Fatima Achimo (1931–2011) was a Malagasy politician. The daughter of a prince from the north of the country, she succeeded in earning her teaching diploma in 1963 and thereafter participated in international conventions on education. She later turned to politics. Representing the Social Democratic Party of Madagascar, she was the first woman to serve as a senator in Madagascar from September 1966. In 1971, she became secretary of state under President Philbert Tsiranana.

==Early life and education==
Born in Ambanja on 8 January 1931, Fatima Achimo was the daughter of Prince Saïd Achimo of the Sakalave Bernazava dynasty and political governor of the Ambanja district. Raised in a traditional well-educated family, she was a brilliant pupil. Her father also acted as her instructor and mentor. In 1949, after receiving her Certificat du Second Degré (CSD), she went on to earn the Certificat d’Aptitude à l’Enseignement (Teaching Aptitude Diploma). In 1963, she completed her education at the Colonial School, Paris, where she qualified in Primary School Administration.

==Career==
As an educator, she was active in the north covering the region between Nosy Be and Sambava. In 1964, she went to the United States for an internship in child nutrition and women's rights. She was behind the creation of the boarding facilities for girls at the high school in 1969.

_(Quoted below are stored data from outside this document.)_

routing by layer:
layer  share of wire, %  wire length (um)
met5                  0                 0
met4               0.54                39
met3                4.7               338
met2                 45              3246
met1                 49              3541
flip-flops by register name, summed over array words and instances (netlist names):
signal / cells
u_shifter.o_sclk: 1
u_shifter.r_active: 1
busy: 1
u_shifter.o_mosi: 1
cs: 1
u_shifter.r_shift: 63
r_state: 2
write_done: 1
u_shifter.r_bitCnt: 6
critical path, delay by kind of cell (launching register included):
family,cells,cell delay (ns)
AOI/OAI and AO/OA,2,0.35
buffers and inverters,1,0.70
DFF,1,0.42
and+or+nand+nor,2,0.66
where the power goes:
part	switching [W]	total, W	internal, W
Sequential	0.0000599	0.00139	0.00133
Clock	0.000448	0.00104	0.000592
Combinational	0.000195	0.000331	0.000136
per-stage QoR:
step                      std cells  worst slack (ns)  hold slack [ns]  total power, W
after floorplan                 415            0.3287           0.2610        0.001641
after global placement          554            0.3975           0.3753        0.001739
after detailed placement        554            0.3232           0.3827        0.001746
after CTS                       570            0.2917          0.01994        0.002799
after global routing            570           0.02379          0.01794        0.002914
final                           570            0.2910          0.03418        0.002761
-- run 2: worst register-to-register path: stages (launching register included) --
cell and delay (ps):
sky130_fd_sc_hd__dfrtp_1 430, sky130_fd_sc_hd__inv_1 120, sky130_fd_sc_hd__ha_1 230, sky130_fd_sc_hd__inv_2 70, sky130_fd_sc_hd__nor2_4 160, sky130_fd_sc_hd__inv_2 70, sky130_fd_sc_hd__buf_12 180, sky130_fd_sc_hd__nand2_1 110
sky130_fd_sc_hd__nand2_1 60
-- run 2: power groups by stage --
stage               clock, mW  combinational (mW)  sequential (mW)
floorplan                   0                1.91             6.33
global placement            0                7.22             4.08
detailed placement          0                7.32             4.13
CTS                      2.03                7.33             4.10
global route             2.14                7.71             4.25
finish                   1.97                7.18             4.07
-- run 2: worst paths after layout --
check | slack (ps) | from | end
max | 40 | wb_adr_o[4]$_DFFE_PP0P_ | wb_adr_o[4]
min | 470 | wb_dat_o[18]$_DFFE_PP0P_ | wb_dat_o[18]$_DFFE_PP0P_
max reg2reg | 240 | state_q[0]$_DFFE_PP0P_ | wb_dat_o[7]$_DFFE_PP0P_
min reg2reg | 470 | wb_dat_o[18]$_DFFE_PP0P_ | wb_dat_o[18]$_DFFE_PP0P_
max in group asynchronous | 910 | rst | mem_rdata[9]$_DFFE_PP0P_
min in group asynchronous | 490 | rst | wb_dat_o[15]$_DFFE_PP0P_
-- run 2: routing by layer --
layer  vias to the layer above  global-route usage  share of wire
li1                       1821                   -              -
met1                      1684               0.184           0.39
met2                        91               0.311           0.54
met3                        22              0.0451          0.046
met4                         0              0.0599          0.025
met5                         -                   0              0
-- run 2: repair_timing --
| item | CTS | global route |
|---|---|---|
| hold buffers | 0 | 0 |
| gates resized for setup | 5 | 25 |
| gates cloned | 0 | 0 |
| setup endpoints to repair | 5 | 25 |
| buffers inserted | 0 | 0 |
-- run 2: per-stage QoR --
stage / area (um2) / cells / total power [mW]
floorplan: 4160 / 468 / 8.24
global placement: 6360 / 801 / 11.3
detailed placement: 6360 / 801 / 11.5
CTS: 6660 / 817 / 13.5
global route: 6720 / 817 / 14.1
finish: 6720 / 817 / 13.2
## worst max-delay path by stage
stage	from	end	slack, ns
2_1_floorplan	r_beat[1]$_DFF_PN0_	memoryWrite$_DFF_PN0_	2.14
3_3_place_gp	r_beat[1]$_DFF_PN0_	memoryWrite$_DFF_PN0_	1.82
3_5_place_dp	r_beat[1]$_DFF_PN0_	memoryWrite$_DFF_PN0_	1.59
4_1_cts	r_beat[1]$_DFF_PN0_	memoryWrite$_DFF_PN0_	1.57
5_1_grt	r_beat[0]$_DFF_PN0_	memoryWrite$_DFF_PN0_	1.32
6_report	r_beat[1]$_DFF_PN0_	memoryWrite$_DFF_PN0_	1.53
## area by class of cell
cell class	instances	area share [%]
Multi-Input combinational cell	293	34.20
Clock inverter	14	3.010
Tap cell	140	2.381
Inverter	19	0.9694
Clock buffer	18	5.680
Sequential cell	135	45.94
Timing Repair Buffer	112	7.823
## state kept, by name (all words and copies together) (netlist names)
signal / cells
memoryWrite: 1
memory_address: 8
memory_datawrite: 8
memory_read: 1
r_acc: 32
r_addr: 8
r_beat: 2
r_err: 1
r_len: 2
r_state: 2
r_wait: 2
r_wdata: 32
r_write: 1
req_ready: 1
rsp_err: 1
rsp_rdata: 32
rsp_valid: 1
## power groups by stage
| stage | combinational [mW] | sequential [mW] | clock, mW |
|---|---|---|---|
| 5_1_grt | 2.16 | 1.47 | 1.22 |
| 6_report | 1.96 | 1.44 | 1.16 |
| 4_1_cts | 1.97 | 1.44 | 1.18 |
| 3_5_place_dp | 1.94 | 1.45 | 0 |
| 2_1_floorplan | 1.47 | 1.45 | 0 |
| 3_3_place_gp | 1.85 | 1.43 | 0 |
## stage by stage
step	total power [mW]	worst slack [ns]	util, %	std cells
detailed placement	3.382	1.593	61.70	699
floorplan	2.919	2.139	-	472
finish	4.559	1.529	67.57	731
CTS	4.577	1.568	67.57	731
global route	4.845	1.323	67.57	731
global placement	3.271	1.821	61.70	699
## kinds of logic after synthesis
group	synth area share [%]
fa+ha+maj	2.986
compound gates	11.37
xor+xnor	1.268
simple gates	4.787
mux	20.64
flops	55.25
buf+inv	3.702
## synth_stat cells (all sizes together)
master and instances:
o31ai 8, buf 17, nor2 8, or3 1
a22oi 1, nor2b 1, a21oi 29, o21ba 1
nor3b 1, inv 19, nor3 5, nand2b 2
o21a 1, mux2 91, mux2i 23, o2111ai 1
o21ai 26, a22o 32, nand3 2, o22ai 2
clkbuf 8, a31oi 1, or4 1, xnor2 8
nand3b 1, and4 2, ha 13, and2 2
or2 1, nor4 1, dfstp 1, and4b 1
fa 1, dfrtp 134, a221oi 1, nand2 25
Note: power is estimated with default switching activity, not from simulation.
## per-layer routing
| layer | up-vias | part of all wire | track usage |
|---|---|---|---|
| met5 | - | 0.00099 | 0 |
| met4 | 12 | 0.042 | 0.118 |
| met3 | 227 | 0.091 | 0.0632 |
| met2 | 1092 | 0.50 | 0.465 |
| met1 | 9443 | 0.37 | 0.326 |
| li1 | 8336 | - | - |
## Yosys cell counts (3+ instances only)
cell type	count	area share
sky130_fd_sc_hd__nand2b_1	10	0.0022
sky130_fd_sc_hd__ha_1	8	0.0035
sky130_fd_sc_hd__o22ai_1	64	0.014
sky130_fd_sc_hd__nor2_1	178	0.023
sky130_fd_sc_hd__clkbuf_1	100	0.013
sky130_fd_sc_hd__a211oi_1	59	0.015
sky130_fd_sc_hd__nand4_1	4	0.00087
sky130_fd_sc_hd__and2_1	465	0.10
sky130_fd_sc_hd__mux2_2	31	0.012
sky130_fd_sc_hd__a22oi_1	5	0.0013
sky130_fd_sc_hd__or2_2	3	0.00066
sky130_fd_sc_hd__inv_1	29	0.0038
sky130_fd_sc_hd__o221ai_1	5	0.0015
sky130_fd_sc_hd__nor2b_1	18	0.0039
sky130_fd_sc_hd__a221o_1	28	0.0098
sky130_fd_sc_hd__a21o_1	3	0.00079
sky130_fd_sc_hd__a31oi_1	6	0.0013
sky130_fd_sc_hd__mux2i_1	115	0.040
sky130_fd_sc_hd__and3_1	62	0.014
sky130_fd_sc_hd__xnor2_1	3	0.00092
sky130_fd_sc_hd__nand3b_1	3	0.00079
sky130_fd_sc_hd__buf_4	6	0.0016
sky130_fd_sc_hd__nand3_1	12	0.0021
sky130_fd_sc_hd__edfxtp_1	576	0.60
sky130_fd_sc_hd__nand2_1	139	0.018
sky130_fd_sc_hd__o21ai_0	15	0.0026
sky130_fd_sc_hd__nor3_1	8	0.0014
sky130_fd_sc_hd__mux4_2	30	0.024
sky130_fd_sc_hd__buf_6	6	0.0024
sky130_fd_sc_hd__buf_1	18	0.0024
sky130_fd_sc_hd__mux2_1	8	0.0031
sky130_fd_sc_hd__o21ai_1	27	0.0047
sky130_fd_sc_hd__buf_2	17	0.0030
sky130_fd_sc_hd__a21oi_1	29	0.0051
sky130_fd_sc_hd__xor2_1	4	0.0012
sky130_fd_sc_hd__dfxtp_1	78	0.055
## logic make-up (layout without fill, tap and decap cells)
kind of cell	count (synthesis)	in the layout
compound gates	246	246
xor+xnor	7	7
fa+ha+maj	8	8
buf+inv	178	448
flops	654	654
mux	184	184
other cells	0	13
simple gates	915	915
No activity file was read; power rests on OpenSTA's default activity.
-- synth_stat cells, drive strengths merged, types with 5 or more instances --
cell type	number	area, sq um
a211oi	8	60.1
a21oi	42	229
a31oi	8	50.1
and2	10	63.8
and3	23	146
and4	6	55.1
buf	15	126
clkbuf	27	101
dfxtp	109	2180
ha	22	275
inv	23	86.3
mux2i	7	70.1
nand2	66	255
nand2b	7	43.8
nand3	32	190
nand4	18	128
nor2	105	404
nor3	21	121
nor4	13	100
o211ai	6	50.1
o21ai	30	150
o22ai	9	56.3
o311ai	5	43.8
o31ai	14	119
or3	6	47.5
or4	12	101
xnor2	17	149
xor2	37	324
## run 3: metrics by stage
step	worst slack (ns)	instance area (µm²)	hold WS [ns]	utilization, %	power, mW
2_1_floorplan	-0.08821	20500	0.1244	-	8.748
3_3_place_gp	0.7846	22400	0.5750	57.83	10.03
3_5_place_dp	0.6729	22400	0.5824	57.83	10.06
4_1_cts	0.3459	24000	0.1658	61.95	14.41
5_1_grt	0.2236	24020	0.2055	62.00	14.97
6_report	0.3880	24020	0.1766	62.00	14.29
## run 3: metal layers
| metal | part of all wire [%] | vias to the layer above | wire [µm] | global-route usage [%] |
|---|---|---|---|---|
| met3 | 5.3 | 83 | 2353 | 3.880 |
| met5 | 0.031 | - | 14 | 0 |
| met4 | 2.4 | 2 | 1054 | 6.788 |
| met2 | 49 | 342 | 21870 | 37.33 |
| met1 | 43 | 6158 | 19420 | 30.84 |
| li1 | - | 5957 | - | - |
===== config.mk =====
export PLATFORM = sky130hd
export DESIGN_NAME = axi_burst_wr_slave
export DESIGN_NICKNAME = d
export VERILOG_FILES = /design/src/rtl/axi_burst_wr_slave.sv
export SDC_FILE = /design/constraint.sdc
export NUM_CORES = 1
export LEC_CHECK = 0
export ABC_CLOCK_PERIOD_IN_PS = 8700
export BUFFER_PORTS_ARGS = -buffer_cell sky130_fd_sc_hd__buf_2
export CAP_MARGIN = 20
export CORE_MARGIN = 2
export CORE_UTILIZATION = 59
export CTS_CLUSTER_DIAMETER = 30
export DETAILED_ROUTE_END_ITERATION = 16
export PLACE_DENSITY = 0.78
export SYNTH_ARGS = -nofsm -noshare
export SYNTH_HDL_FRONTEND = slang
export SYNTH_SLANG_ARGS = --single-unit

===== constraint.sdc =====
create_clock -name clk -period 8.7 [get_ports clk]
set_input_delay 0.435 -clock clk [delete_from_list [all_inputs] [get_ports clk]]
set_output_delay 0.435 -clock clk [all_outputs]
set_load 0.05 [all_outputs]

Achimo took an interest in politics from the days of the First Republic. Recognized as an effective orator and successful negotiator, she became a supporter of Philibert Tsiranana. In 1960, she was appointed Commissioner General for the Protection of Children. On 5 September 1966, she became the first women to be elected to the Senate, representing the Social Democratic Party. She was appointed Deputy State Secretary of the government elected on 19 February 1071.

Fatima Achimo died in Antananarivo on 13 May 2011. In her honour, a street in Antsiranana was renamed Avenue Princesse Fatima Achimo the following October.